▶ _ABOUT THIS TASK_:
Look through the lines below and extract each one that contains "ends".

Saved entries
File: config.mk
export PLATFORM = sky130hd
export DESIGN_NAME = mem1_dp_ram
export DESIGN_NICKNAME = d
export VERILOG_FILES = /design/src/rtl/mem1_pkg.sv /design/src/rtl/mem1_array.sv /design/src/rtl/mem1_dp_ram.sv
export SDC_FILE = /design/constraint.sdc
export NUM_CORES = 1
export LEC_CHECK = 0
export CAP_MARGIN = 0
export CORE_UTILIZATION = 50
export CTS_CLUSTER_SIZE = 14
export DETAILED_ROUTE_END_ITERATION = 10
export GPL_TIMING_DRIVEN = 1
export HOLD_SLACK_MARGIN = 0.1
export PLACE_DENSITY = 0.77
export SYNTH_ARGS = -nofsm -noshare
export SYNTH_HDL_FRONTEND = slang
export SYNTH_HIERARCHICAL = 1
export SYNTH_SLANG_ARGS = --single-unit
File: constraint.sdc
create_clock -name clk -period 4.5 [get_ports clk]
set_input_delay 0.9 -clock clk [delete_from_list [all_inputs] [get_ports clk]]
set_output_delay 0.9 -clock clk [all_outputs]
set_load 0.01 [all_outputs]
File: src/rtl/mem1_pkg.sv
// Shared constants, word type and depth helper for the mem1 dual-port RAM.
package mem1_pkg;
  localparam int MEM1_DATA_WIDTH = 8;
  localparam int MEM1_MEM_SIZE   = 64;
  localparam int MEM1_ADDR_WIDTH = 4;

  typedef logic [MEM1_DATA_WIDTH-1:0] mem1_word_t;

  // Usable words: the array is never larger than the address space can reach.
  function automatic int mem1_depth(input int mem_size, input int addr_width);
    int span;
    span = 1 << addr_width;
    return (mem_size < span) ? mem_size : span;
  endfunction
endpackage

File: src/rtl/mem1_array.sv
// Storage, write port and combinational in-range read mux for mem1_dp_ram.
// Optional MEM1_RESET_CLEAR_EN: synchronous reset also zeroes every word.
module mem1_array
  import mem1_pkg::*;
#(
  parameter int DATA_WIDTH = MEM1_DATA_WIDTH,
  parameter int MEM_SIZE   = MEM1_MEM_SIZE,
  parameter int ADDR_WIDTH = MEM1_ADDR_WIDTH
) (
  input  logic                  clk,
  input  logic                  rst_n,
  input  logic                  write_en,
  input  logic [ADDR_WIDTH-1:0] write_address,
  input  logic [DATA_WIDTH-1:0] data_in,
  input  logic [ADDR_WIDTH-1:0] read_address,
  output logic [DATA_WIDTH-1:0] rd_data
);
  localparam int DEPTH = mem1_depth(MEM_SIZE, ADDR_WIDTH);
  localparam int IDX_W = (DEPTH > 1) ? $clog2(DEPTH) : 1;
  localparam logic [ADDR_WIDTH:0] DEPTH_L = (ADDR_WIDTH+1)'(DEPTH);

  logic [DATA_WIDTH-1:0] mem [DEPTH];
  logic [IDX_W-1:0]      widx, ridx;
  logic                  wr_ok, rd_ok;

  // Index only the bits the array needs; the range check guards the rest.
  assign widx  = IDX_W'(write_address);
  assign ridx  = IDX_W'(read_address);
  assign wr_ok = {1'b0, write_address} < DEPTH_L;
  assign rd_ok = {1'b0, read_address}  < DEPTH_L;

  always_ff @(posedge clk) begin
    if (rst_n) begin
      if (write_en && wr_ok) mem[widx] <= data_in;
    end
`ifdef MEM1_RESET_CLEAR_EN
    else begin
      for (int i = 0; i < DEPTH; i++) mem[i] <= '0;
    end
`endif
  end

  assign rd_data = rd_ok ? mem[ridx] : '0;
endmodule

File: src/rtl/mem1_dp_ram.sv
// Simple dual-port synchronous RAM: one write port, one registered read port.
// Optional MEM1_RESET_CLEAR_EN: reset clears the array as well as data_out.
module mem1_dp_ram
  import mem1_pkg::*;
#(
  parameter int DATA_WIDTH = MEM1_DATA_WIDTH,
  parameter int MEM_SIZE   = MEM1_MEM_SIZE,
  parameter int ADDR_WIDTH = MEM1_ADDR_WIDTH
) (
  input  logic                  clk,
  input  logic                  rst_n,
  input  logic                  write_en,
  input  logic [ADDR_WIDTH-1:0] write_address,
  input  logic [DATA_WIDTH-1:0] data_in,
  input  logic                  read_en,
  input  logic [ADDR_WIDTH-1:0] read_address,
  output logic [DATA_WIDTH-1:0] data_out
);
  logic [DATA_WIDTH-1:0] rd_data;

  mem1_array #(
    .DATA_WIDTH(DATA_WIDTH),
    .MEM_SIZE  (MEM_SIZE),
    .ADDR_WIDTH(ADDR_WIDTH)
  ) u_array (
    .clk          (clk),
    .rst_n        (rst_n),
    .write_en     (write_en),
    .write_address(write_address),
    .data_in      (data_in),
    .read_address (read_address),
    .rd_data      (rd_data)
  );

  // rd_data reflects the array before this edge's write lands: read-first.
  always_ff @(posedge clk) begin
    if (!rst_n)       data_out <= '0;
    else if (read_en) data_out <= rd_data;
  end
endmodule

Word-level counts from Yosys, hierarchy flattened
Memory sizes are Yosys's and may differ from the RTL's. A register that Yosys moved wholly into a read port is not among the register bits.
Index checks and enable logic that the tools add are counted.

storage, ports and cells
  flip-flop bits (word level) = 0
  bits of input ports = 20
  output and inout bits = 8
  memories kept = 1
  bits in writable memories = 128

memories
  name         depth  bits a word  read ports  clocked after memory_dff  wr ports  line              source
  u_array.mem  16     8            1           1                         1         mem1_array.sv:22  logic [DATA_WIDTH-1:0] mem [DEPTH];

cells by class
  muxes and demuxes = 3
  reduce and logical (&&, ||, !) cells = 1

operator list
  kind               number
  1-bit 2-to-1 mux   3
  1-bit logical NOT  1

Depth between registers and ports, before layout
  depth after elaboration = 3
  gate-level depth with buffers = 7

Cells and area by module
Netlist, hierarchy kept.

by module, submodules not included
  module       sequential area each (µm²)  cells an instance  instances  area each (µm²)
  mem1_array   3,843.7                     222                1          4,992.3
  mem1_dp_ram  160.2                       25                 1          301.5

Worst setup path before layout
No wires, ideal clock.

  kind = input-to-reg
  start point = in write_address[2]
  end point = mem u_array/mem[0][0] (netlist name) (enable)
  slack = 2,187 ps
  path buffers = 0
  data required time = 4,117 ps
  arrival = 1,930 ps
  stages = 2
  path through = or3_1 -> nor3_1

RTL lines
  item             line               source
  start, declared  mem1_dp_ram.sv:13  input logic [ADDR_WIDTH-1:0] write_address,
  end, declared    mem1_array.sv:22

No word-level cell before the write port.

Final worst setup path
  start point = in rst_n
  end point = mem u_array/mem[2][7] (netlist name) (enable)

between the ends
  word-level cells in the longest chain between the ends = 2

RTL lines
  item                                    line               source
  start, declared                         mem1_dp_ram.sv:11  input logic rst_n,
  1-bit 2-to-1 mux                        mem1_array.sv:33   if (rst_n) begin
  1-bit 2-to-1 mux (implied by the code)  mem1_array.sv:34   if (write_en && wr_ok) mem[widx] <= data_in;

No other way between the ends.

▶ _SOLUTION TO THIS EXERCISE_:
between the ends
  word-level cells in the longest chain between the ends = 2
No other way between the ends.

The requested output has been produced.